An "input-output table" arranges sales and purchases among industries in rows and columns. Leontief treated the table as a matrix and built a method to calculate how much each sector’s output must rise when final demand grows by one unit. This let economists quantify how stimulus policies or new technologies ripple through the whole economy. For example, if car demand increases, we can predict precise increases in steel and electricity production. The model is now a key tool for policy evaluation and regional economic studies taught in high-school economics courses.

The Leontief input-output model is a static linear system expressed as x = (I−A)^{-1} y, where A is the matrix of technical coefficients, y the final-demand vector, and (I−A)^{-1} the Leontief inverse capturing total industry multipliers. Assumptions include (1) fixed, proportional technology coefficients and (2) absence of supply constraints or price adjustments. Despite these simplifications, the model has been widely applied to short-run inter-industry linkage estimation, environmental footprint accounting, and interregional analysis. Mathematically, the Hawkins–Simon conditions guarantee existence and non-negativity of solutions, and the framework has served as a bridge to Social Accounting Matrices and Computable General Equilibrium (CGE) models.
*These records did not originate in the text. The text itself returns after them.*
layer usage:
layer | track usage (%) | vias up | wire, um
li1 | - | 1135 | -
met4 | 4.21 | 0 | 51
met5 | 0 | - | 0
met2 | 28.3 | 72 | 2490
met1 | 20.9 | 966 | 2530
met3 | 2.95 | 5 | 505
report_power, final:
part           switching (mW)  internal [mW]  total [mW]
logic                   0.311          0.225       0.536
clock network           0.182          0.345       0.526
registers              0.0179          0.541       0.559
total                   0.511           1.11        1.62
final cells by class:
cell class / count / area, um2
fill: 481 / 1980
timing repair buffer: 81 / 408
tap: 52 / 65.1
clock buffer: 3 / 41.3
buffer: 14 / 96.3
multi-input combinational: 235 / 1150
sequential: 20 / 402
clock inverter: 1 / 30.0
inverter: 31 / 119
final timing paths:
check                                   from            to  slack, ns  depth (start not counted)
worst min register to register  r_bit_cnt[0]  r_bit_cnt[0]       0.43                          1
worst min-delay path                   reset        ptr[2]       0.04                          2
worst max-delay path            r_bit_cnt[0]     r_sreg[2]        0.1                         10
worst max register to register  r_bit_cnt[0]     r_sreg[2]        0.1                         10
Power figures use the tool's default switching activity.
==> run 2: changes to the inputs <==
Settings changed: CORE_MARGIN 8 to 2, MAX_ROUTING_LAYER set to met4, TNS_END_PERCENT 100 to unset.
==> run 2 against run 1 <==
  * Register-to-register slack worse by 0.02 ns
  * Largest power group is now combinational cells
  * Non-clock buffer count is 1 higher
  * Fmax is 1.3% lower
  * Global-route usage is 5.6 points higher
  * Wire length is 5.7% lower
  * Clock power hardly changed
--- src/rtl/oc8051_bus_sched_pkg.sv ---
// Shared definitions for the oc8051 dual-core bus scheduler: holder encodings,
// scheduler state encoding and the burst-quota helper.
package oc8051_defines;

  localparam logic PROC_A = 1'b1;
  localparam logic PROC_B = 1'b0;

  typedef enum logic [1:0] {
    SCHED_IDLE = 2'd0,
    SCHED_BUSY = 2'd1,
    SCHED_DENY = 2'd2
  } sched_state_e;

  // Consecutive-grant count: restarts at 1 on a holder change, saturates at quota.
  function automatic logic [3:0] burst_next(input logic [3:0] cnt,
                                            input logic [3:0] quota,
                                            input logic       same);
    if (!same)         return 4'd1;
    if (cnt >= quota)  return quota;
    return cnt + 4'd1;
  endfunction

endpackage

--- src/rtl/oc8051_bus_wdog.sv ---
// Transaction watchdog: counts cycles while enabled, clears on request and
// flags the terminal count TIMEOUT-1.
module oc8051_bus_wdog #(
  parameter int TIMEOUT = 64
) (
  input  logic clk,
  input  logic rst,
  input  logic clr_i,
  input  logic en_i,
  output logic tc_o
);

  localparam logic [7:0] TC_VAL = 8'(TIMEOUT - 1);

  logic [7:0] cnt_q;

  always_ff @(posedge clk or posedge rst) begin
    if (rst)        cnt_q <= '0;
    else if (clr_i) cnt_q <= '0;
    else if (en_i)  cnt_q <= cnt_q + 8'd1;
  end

  assign tc_o = (cnt_q == TC_VAL);

endmodule

--- src/rtl/oc8051_bus_sched.sv ---
// Registered one-transaction-at-a-time scheduler for the bus shared by two oc8051
// cores, with burst quota and watchdog abort. Optional OC8051_BUS_PRIV_FILTER_EN.
module oc8051_bus_sched
  import oc8051_defines::*;
#(
  parameter int          QUOTA   = 4,
  parameter int          TIMEOUT = 64,
  parameter logic [15:0] PROT_LO = 16'hF000,
  parameter logic [15:0] PROT_HI = 16'hFFFF
) (
  input  logic        clk,
  input  logic        rst,
  input  logic        stb_A,
  input  logic        stb_B,
  input  logic        wr_A,
  input  logic        wr_B,
  input  logic [15:0] addr_A,
  input  logic [15:0] addr_B,
  input  logic [7:0]  data_in_A,
  input  logic [7:0]  data_in_B,
  input  logic        priv_lvl_A,
  input  logic        priv_lvl_B,
  output logic        ack_A,
  output logic        ack_B,
  output logic        err_A,
  output logic        err_B,
  output logic [7:0]  data_out_A,
  output logic [7:0]  data_out_B,
  output logic        stb,
  output logic        wr,
  output logic [15:0] addr,
  output logic [7:0]  data_in,
  output logic        priv_lvl,
  input  logic        ack,
  input  logic [7:0]  data_out,
  output logic        selected_proc,
  output logic        timeout
);

  localparam logic [3:0] QUOTA_C = 4'(QUOTA);

  sched_state_e state_q, state_d;
  logic         sel_q, sel_d;
  logic [3:0]   burst_q, burst_d;
  logic         win, deny;
  logic         wd_clr, wd_en, wd_tc;
  logic         hold_ack, hold_err;

  // Fair pick: the holder keeps the bus only while under quota and contended.
  always_comb begin
    win = stb_A ? PROC_A : PROC_B;
    if (stb_A && stb_B) win = (burst_q < QUOTA_C) ? sel_q : ~sel_q;
  end

`ifdef OC8051_BUS_PRIV_FILTER_EN
  logic        w_priv;
  logic [15:0] w_addr;
  assign w_priv = (win == PROC_A) ? priv_lvl_A : priv_lvl_B;
  assign w_addr = (win == PROC_A) ? addr_A : addr_B;
  assign deny   = !w_priv && ({1'b0, w_addr} >= {1'b0, PROT_LO})
                          && ({1'b0, w_addr} <= {1'b0, PROT_HI});
`else
  logic unused_prot;
  assign unused_prot = ^{PROT_LO, PROT_HI};
  assign deny        = 1'b0;
`endif

  always_comb begin
    state_d  = state_q;
    sel_d    = sel_q;
    burst_d  = burst_q;
    stb      = 1'b0;
    hold_ack = 1'b0;
    hold_err = 1'b0;
    timeout  = 1'b0;
    wd_clr   = 1'b1;
    wd_en    = 1'b0;
    case (state_q)
      SCHED_IDLE: begin
        if (stb_A || stb_B) begin
          sel_d   = win;
          burst_d = burst_next(burst_q, QUOTA_C, win == sel_q);
          state_d = deny ? SCHED_DENY : SCHED_BUSY;
        end
      end
      SCHED_BUSY: begin
        wd_clr   = 1'b0;
        wd_en    = 1'b1;
        hold_ack = ack;
        // A late ack still completes the transfer; the abort only fires without it.
        stb      = ((sel_q == PROC_A) ? stb_A : stb_B) && !(wd_tc && !ack);
        if (ack) begin
          state_d = SCHED_IDLE;
        end else if (wd_tc) begin
          timeout  = 1'b1;
          hold_err = 1'b1;
          state_d  = SCHED_IDLE;
        end
      end
      SCHED_DENY: begin
        hold_err = 1'b1;
        state_d  = SCHED_IDLE;
      end
      default: state_d = SCHED_IDLE;
    endcase
  end

  always_ff @(posedge clk or posedge rst) begin
    if (rst) begin
      state_q <= SCHED_IDLE;
      sel_q   <= PROC_A;
      burst_q <= '0;
    end else begin
      state_q <= state_d;
      sel_q   <= sel_d;
      burst_q <= burst_d;
    end
  end

  oc8051_bus_wdog #(.TIMEOUT(TIMEOUT)) u_wdog (
    .clk   (clk),
    .rst   (rst),
    .clr_i (wd_clr),
    .en_i  (wd_en),
    .tc_o  (wd_tc)
  );

  assign wr            = (sel_q == PROC_A) ? wr_A       : wr_B;
  assign addr          = (sel_q == PROC_A) ? addr_A     : addr_B;
  assign data_in       = (sel_q == PROC_A) ? data_in_A  : data_in_B;
  assign priv_lvl      = (sel_q == PROC_A) ? priv_lvl_A : priv_lvl_B;
  assign ack_A         = hold_ack && (sel_q == PROC_A);
  assign ack_B         = hold_ack && (sel_q == PROC_B);
  assign err_A         = hold_err && (sel_q == PROC_A);
  assign err_B         = hold_err && (sel_q == PROC_B);
  assign data_out_A    = data_out;
  assign data_out_B    = data_out;
  assign selected_proc = sel_q;

endmodule
**config.mk**
```make
export PLATFORM = sky130hd
export DESIGN_NAME = traffic_countdown_display
export DESIGN_NICKNAME = d
export VERILOG_FILES = /design/src/rtl/traffic_pkg.sv /design/src/rtl/seg7_decoder.sv /design/src/rtl/traffic_countdown_display.sv
export SDC_FILE = /design/constraint.sdc
export NUM_CORES = 1
export LEC_CHECK = 0
export ABC_AREA = 1
export CORE_UTILIZATION = 35
export DETAILED_ROUTE_END_ITERATION = 6
export PLACE_DENSITY = 0.48
export SETUP_SLACK_MARGIN = 0.02
export SYNTH_ARGS = -nofsm -noshare
export SYNTH_HDL_FRONTEND = slang
export SYNTH_HIERARCHICAL = 1
export SYNTH_SLANG_ARGS = --single-unit
```
**constraint.sdc**
```tcl
create_clock -name clk -period 5.87 [get_ports clk]
set_input_delay 1.174 -clock clk [delete_from_list [all_inputs] [get_ports clk]]
set_output_delay 1.174 -clock clk [all_outputs]
set_load 0.03 [all_outputs]
```
File: config.mk
export PLATFORM = sky130hd
export DESIGN_NAME = write_select_flat
export DESIGN_NICKNAME = d
export VERILOG_FILES = /design/src/rtl/write_select_if.sv /design/src/rtl/write_select.sv /design/src/flat_wrapper.sv
export SDC_FILE = /design/constraint.sdc
export NUM_CORES = 1
export LEC_CHECK = 0
export BUFFER_PORTS_ARGS = -buffer_cell sky130_fd_sc_hd__buf_4
export CAP_MARGIN = 20
export CORE_MARGIN = 2
export CORE_UTILIZATION = 52
export CTS_BUF_LIST = sky130_fd_sc_hd__clkbuf_8
export DETAILED_ROUTE_END_ITERATION = 7
export GPL_TIMING_DRIVEN = 0
export PLACE_DENSITY = 0.82
export SLEW_MARGIN = 10
export SYNTH_ARGS = -nofsm -noshare
export SYNTH_HDL_FRONTEND = slang
export SYNTH_SLANG_ARGS = --single-unit
File: constraint.sdc
create_clock -name clk -period 2.9 [get_ports clk]
set_clock_uncertainty 0.15 [all_clocks]
set_input_delay 0.29 -clock clk [delete_from_list [all_inputs] [get_ports clk]]
set_output_delay 0.29 -clock clk [all_outputs]
set_load 0.05 [all_outputs]
File: src/rtl/write_select_if.sv
// Store bus between the CPU side and the write-select block, plus the TX byte stream.
interface write_select_if;
    logic        we;
    logic [31:0] addr;
    logic [31:0] wdata;
    logic        dmem_we;
    logic [31:0] led;
    logic [31:0] seg7;
    logic        timer_load;
    logic [31:0] timer_value;
    logic [7:0]  tx_data;
    logic        tx_valid;
    logic        tx_ready;
    logic        stall;

    // CPU / consumer side: issues stores, accepts TX bytes
    modport master (
        output we, addr, wdata, tx_ready,
        input  dmem_we, led, seg7, timer_load, timer_value, tx_data, tx_valid, stall
    );

    // write_select side
    modport slave (
        input  we, addr, wdata, tx_ready,
        output dmem_we, led, seg7, timer_load, timer_value, tx_data, tx_valid, stall
    );
endinterface

File: src/rtl/write_select.sv
// Store router: sends CPU stores either to data memory or to the memory-mapped
// peripheral registers (LED, SEG7, timer reload, TX byte FIFO).
module write_select #(
    parameter int FIFO_DEPTH = 4
) (
    input logic         clk,
    input logic         rst,
    write_select_if.slave bus
);

    localparam int PTR_W = (FIFO_DEPTH > 1) ? $clog2(FIFO_DEPTH) : 1;
    localparam int CNT_W = $clog2(FIFO_DEPTH + 1);
    localparam logic [CNT_W-1:0] FULL_CNT = CNT_W'(FIFO_DEPTH);

    // Write targets
    localparam logic [11:0] ADDR_LED   = 12'h800;
    localparam logic [11:0] ADDR_SEG7  = 12'h804;
    localparam logic [11:0] ADDR_TIMER = 12'h814;
    localparam logic [11:0] ADDR_TX    = 12'h81C;
    // Read-only registers: stores are swallowed
    localparam logic [11:0] ADDR_RO0   = 12'h808;
    localparam logic [11:0] ADDR_RO1   = 12'h80C;
    localparam logic [11:0] ADDR_RO2   = 12'h810;
    localparam logic [11:0] ADDR_RO3   = 12'h818;

    logic [11:0] off;
    logic        hit_led, hit_seg7, hit_timer, hit_tx, hit_ro;
    logic        push, pop, full;

    logic [31:0]      led;
    logic [31:0]      seg7;
    logic [31:0]      timer_value;
    logic             timer_load;
    logic [7:0]       mem [FIFO_DEPTH];
    logic [PTR_W-1:0] rptr, wptr;
    logic [CNT_W-1:0] count;

    assign off = bus.addr[11:0];

    // Address decode and combinational bus outputs
    always_comb begin
        hit_led   = (off == ADDR_LED);
        hit_seg7  = (off == ADDR_SEG7);
        hit_timer = (off == ADDR_TIMER);
        hit_tx    = (off == ADDR_TX);
        hit_ro    = (off == ADDR_RO0) || (off == ADDR_RO1) ||
                    (off == ADDR_RO2) || (off == ADDR_RO3);
        full      = (count == FULL_CNT);
        bus.dmem_we = bus.we & ~(hit_led | hit_seg7 | hit_timer | hit_tx | hit_ro);
        // full comes from the registered count only: a same-cycle pop never unstalls
        bus.stall   = bus.we & hit_tx & full;
        push        = bus.we & hit_tx & ~full & ~rst;
        pop         = (count != '0) & bus.tx_ready;
    end

    // Peripheral registers; timer_load is a one-cycle registered pulse per store
    always_ff @(posedge clk) begin
        if (rst) begin
            led         <= '0;
            seg7        <= '0;
            timer_value <= '0;
            timer_load  <= 1'b0;
        end else begin
            if (bus.we && hit_led) begin
                led <= bus.wdata;
            end
            if (bus.we && hit_seg7) begin
                seg7 <= bus.wdata;
            end
            if (bus.we && hit_timer) begin
                timer_value <= bus.wdata;
            end
            timer_load <= bus.we && hit_timer;
        end
    end

    // FIFO pointers and occupancy; pointers wrap naturally (power-of-two depth)
    always_ff @(posedge clk) begin
        if (rst) begin
            rptr  <= '0;
            wptr  <= '0;
            count <= '0;
        end else begin
            if (push) begin
                wptr <= wptr + 1'b1;
            end
            if (pop) begin
                rptr <= rptr + 1'b1;
            end
            unique case ({push, pop})
                2'b10:   count <= count + 1'b1;
                2'b01:   count <= count - 1'b1;
                default: count <= count;
            endcase
        end
    end

    // FIFO storage; contents need no reset since count gates visibility
    always_ff @(posedge clk) begin
        if (push) begin
            mem[wptr] <= bus.wdata[7:0];
        end
    end

    assign bus.led         = led;
    assign bus.seg7        = seg7;
    assign bus.timer_value = timer_value;
    assign bus.timer_load  = timer_load;
    assign bus.tx_valid    = (count != '0);
    assign bus.tx_data     = mem[rptr];

endmodule

File: src/flat_wrapper.sv
// flat-port wrapper written by rule: the top's interface ports become plain ports
module write_select_flat 
#(
    parameter int FIFO_DEPTH = 4
)
  (clk, rst, bus_we, bus_addr, bus_wdata, bus_tx_ready, bus_dmem_we, bus_led, bus_seg7, bus_timer_load, bus_timer_value, bus_tx_data, bus_tx_valid, bus_stall);
  write_select_if bus_i ();
  input logic clk;
  input logic rst;
  input wire logic [$bits(bus_i.we)-1:0] bus_we;
  input wire logic [$bits(bus_i.addr)-1:0] bus_addr;
  input wire logic [$bits(bus_i.wdata)-1:0] bus_wdata;
  input wire logic [$bits(bus_i.tx_ready)-1:0] bus_tx_ready;
  output wire logic [$bits(bus_i.dmem_we)-1:0] bus_dmem_we;
  output wire logic [$bits(bus_i.led)-1:0] bus_led;
  output wire logic [$bits(bus_i.seg7)-1:0] bus_seg7;
  output wire logic [$bits(bus_i.timer_load)-1:0] bus_timer_load;
  output wire logic [$bits(bus_i.timer_value)-1:0] bus_timer_value;
  output wire logic [$bits(bus_i.tx_data)-1:0] bus_tx_data;
  output wire logic [$bits(bus_i.tx_valid)-1:0] bus_tx_valid;
  output wire logic [$bits(bus_i.stall)-1:0] bus_stall;
  assign bus_i.we = bus_we;
  assign bus_i.addr = bus_addr;
  assign bus_i.wdata = bus_wdata;
  assign bus_i.tx_ready = bus_tx_ready;
  assign bus_dmem_we = bus_i.dmem_we;
  assign bus_led = bus_i.led;
  assign bus_seg7 = bus_i.seg7;
  assign bus_timer_load = bus_i.timer_load;
  assign bus_timer_value = bus_i.timer_value;
  assign bus_tx_data = bus_i.tx_data;
  assign bus_tx_valid = bus_i.tx_valid;
  assign bus_stall = bus_i.stall;
  write_select #(.FIFO_DEPTH(FIFO_DEPTH)) u_core (.clk(clk), .rst(rst), .bus(bus_i));
endmodule
`src/rtl/stream_popr_if.sv`:
```
// Handshake and data bundle for stream_popr: start/result handshakes plus input and output streams.
// The slave modport is the popr block itself; the master modport is whatever drives it.
interface stream_popr_if #(
  parameter int N = 8
);
  logic         in_valid;
  logic         in_ready;
  logic         out_valid;
  logic         out_ready;
  logic [N-1:0] dOut;
  logic [N-1:0] sIn;
  logic         sIn_valid;
  logic         sIn_ready;
  logic [N-1:0] sOut;
  logic         sOut_valid;
  logic         sOut_ready;

  modport master (
    output in_valid, out_ready, sIn, sIn_valid, sOut_ready,
    input  in_ready, out_valid, dOut, sIn_ready, sOut, sOut_valid
  );

  modport slave (
    input  in_valid, out_ready, sIn, sIn_valid, sOut_ready,
    output in_ready, out_valid, dOut, sIn_ready, sOut, sOut_valid
  );
endinterface

```
`src/rtl/stream_popr.sv`:
```
// Pops the first element of sIn after each start into dOut and forwards the rest to sOut.
// Define POPR_SKID_EN for a 2-entry tail skid buffer with registered sIn_ready; default is 1 entry.
module stream_popr #(
  parameter int N = 8
) (
  input  logic          clk,
  input  logic          nrst,
  stream_popr_if.slave  bus
);

  typedef enum logic [1:0] {IDLE, HEAD, PASS} state_t;

  state_t       state, state_nx;
  logic         in_ready_q, in_ready_nx;
  logic         out_valid_q, out_valid_nx;
  logic [N-1:0] dout_q, dout_nx;
  logic [N-1:0] sout_q, sout_nx;
  logic         sout_valid_q, sout_valid_nx;
  logic         sin_ready;
  logic         start, accept, pop, push, capture;

`ifdef POPR_SKID_EN
  logic [N-1:0] skid_q, skid_nx;
  logic         skid_valid_q, skid_valid_nx;
  logic         sin_ready_q, sin_ready_nx;

  assign sin_ready = sin_ready_q;
`else
  // Single slot: it can take a new element whenever it is empty or draining this cycle.
  assign sin_ready = (state == HEAD) || ((state == PASS) && (!sout_valid_q || bus.sOut_ready));
`endif

  assign start   = bus.in_valid & in_ready_q;
  assign accept  = bus.sIn_valid & sin_ready;
  assign pop     = sout_valid_q & bus.sOut_ready;
  assign push    = accept && (state == PASS);
  assign capture = accept && (state == HEAD);

  // NOTE: every variable gets its default first so the block stays purely combinational.
  always_comb begin
    state_nx = state;
    case (state)
      IDLE:    if (start)   state_nx = HEAD;
      HEAD:    if (capture) state_nx = PASS;
      PASS:    if (start)   state_nx = HEAD;
      default:              state_nx = IDLE;
    endcase

    out_valid_nx = out_valid_q;
    if (capture)                         out_valid_nx = 1'b1;
    else if (out_valid_q && bus.out_ready) out_valid_nx = 1'b0;
    dout_nx = capture ? bus.sIn : dout_q;

    sout_nx       = sout_q;
    sout_valid_nx = sout_valid_q;
`ifdef POPR_SKID_EN
    skid_nx       = skid_q;
    skid_valid_nx = skid_valid_q;
    // The output register refills from the skid slot first so ordering is preserved.
    if (!sout_valid_q || pop) begin
      if (skid_valid_q) begin
        sout_nx       = skid_q;
        sout_valid_nx = 1'b1;
        skid_valid_nx = push;
        if (push) skid_nx = bus.sIn;
      end else begin
        sout_valid_nx = push;
        if (push) sout_nx = bus.sIn;
      end
    end else if (push) begin
      skid_nx       = bus.sIn;
      skid_valid_nx = 1'b1;
    end
    sin_ready_nx = (state_nx == HEAD) || ((state_nx == PASS) && !skid_valid_nx);
`else
    if (push) begin
      sout_nx       = bus.sIn;
      sout_valid_nx = 1'b1;
    end else if (pop) begin
      sout_valid_nx = 1'b0;
    end
`endif

    // A restart is only offered once the tail is drained and the previous head delivered.
    in_ready_nx = (state_nx == IDLE) ||
                  ((state_nx == PASS) && !sout_valid_nx && !out_valid_nx);
  end

  // NOTE: sequential state uses non-blocking assignments only, so all registers update together.
  always_ff @(posedge clk or negedge nrst) begin
    if (!nrst) begin
      state        <= IDLE;
      in_ready_q   <= 1'b0;
      out_valid_q  <= 1'b0;
      dout_q       <= '0;
      sout_q       <= '0;
      sout_valid_q <= 1'b0;
`ifdef POPR_SKID_EN
      // NOTE: buffered data is cleared too, so no stale element can leak out after reset.
      skid_q       <= '0;
      skid_valid_q <= 1'b0;
      sin_ready_q  <= 1'b0;
`endif
    end else begin
      state        <= state_nx;
      in_ready_q   <= in_ready_nx;
      out_valid_q  <= out_valid_nx;
      dout_q       <= dout_nx;
      sout_q       <= sout_nx;
      sout_valid_q <= sout_valid_nx;
`ifdef POPR_SKID_EN
      skid_q       <= skid_nx;
      skid_valid_q <= skid_valid_nx;
      sin_ready_q  <= sin_ready_nx;
`endif
    end
  end

  assign bus.in_ready   = in_ready_q;
  assign bus.out_valid  = out_valid_q;
  assign bus.dOut       = dout_q;
  assign bus.sIn_ready  = sin_ready;
  assign bus.sOut       = sout_q;
  assign bus.sOut_valid = sout_valid_q;

endmodule

```
`src/flat_wrapper.sv`:
```
// flat-port wrapper written by rule: the top's interface ports become plain ports
module stream_popr_flat 
#(
  parameter int N = 8
)
  (clk, nrst, bus_in_valid, bus_out_ready, bus_sIn, bus_sIn_valid, bus_sOut_ready, bus_in_ready, bus_out_valid, bus_dOut, bus_sIn_ready, bus_sOut, bus_sOut_valid);
  stream_popr_if #(.N(N)) bus_i ();
  input  logic clk;
  input  logic nrst;
  input wire logic [$bits(bus_i.in_valid)-1:0] bus_in_valid;
  input wire logic [$bits(bus_i.out_ready)-1:0] bus_out_ready;
  input wire logic [$bits(bus_i.sIn)-1:0] bus_sIn;
  input wire logic [$bits(bus_i.sIn_valid)-1:0] bus_sIn_valid;
  input wire logic [$bits(bus_i.sOut_ready)-1:0] bus_sOut_ready;
  output wire logic [$bits(bus_i.in_ready)-1:0] bus_in_ready;
  output wire logic [$bits(bus_i.out_valid)-1:0] bus_out_valid;
  output wire logic [$bits(bus_i.dOut)-1:0] bus_dOut;
  output wire logic [$bits(bus_i.sIn_ready)-1:0] bus_sIn_ready;
  output wire logic [$bits(bus_i.sOut)-1:0] bus_sOut;
  output wire logic [$bits(bus_i.sOut_valid)-1:0] bus_sOut_valid;
  assign bus_i.in_valid = bus_in_valid;
  assign bus_i.out_ready = bus_out_ready;
  assign bus_i.sIn = bus_sIn;
  assign bus_i.sIn_valid = bus_sIn_valid;
  assign bus_i.sOut_ready = bus_sOut_ready;
  assign bus_in_ready = bus_i.in_ready;
  assign bus_out_valid = bus_i.out_valid;
  assign bus_dOut = bus_i.dOut;
  assign bus_sIn_ready = bus_i.sIn_ready;
  assign bus_sOut = bus_i.sOut;
  assign bus_sOut_valid = bus_i.sOut_valid;
  stream_popr #(.N(N)) u_core (.clk(clk), .nrst(nrst), .bus(bus_i));
endmodule
```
Leontief demonstrated via the power-series expansion (I−A)^{-1} = Σ_{k=0}^{∞} A^{k} that higher-order industry feedbacks can be formalized as successive multipliers. Environmental extended IO (EEIO) models attach exogenous environmental intensity vectors to the coefficient matrix, while multi-regional IO (MRIO) frameworks employ Kronecker products to represent international linkages. Dynamic IO variants introduce a capital accumulation matrix and lagged demand, combining with optimal control theory to analyze path-dependent growth. Recent work includes residual-minimizing balancing of non-square Supply-Use tables and sparse IO estimation via L1 regularization. Network-science metrics such as PageRank and betweenness have been mapped to columns of the Leontief inverse, advancing systemic risk assessment.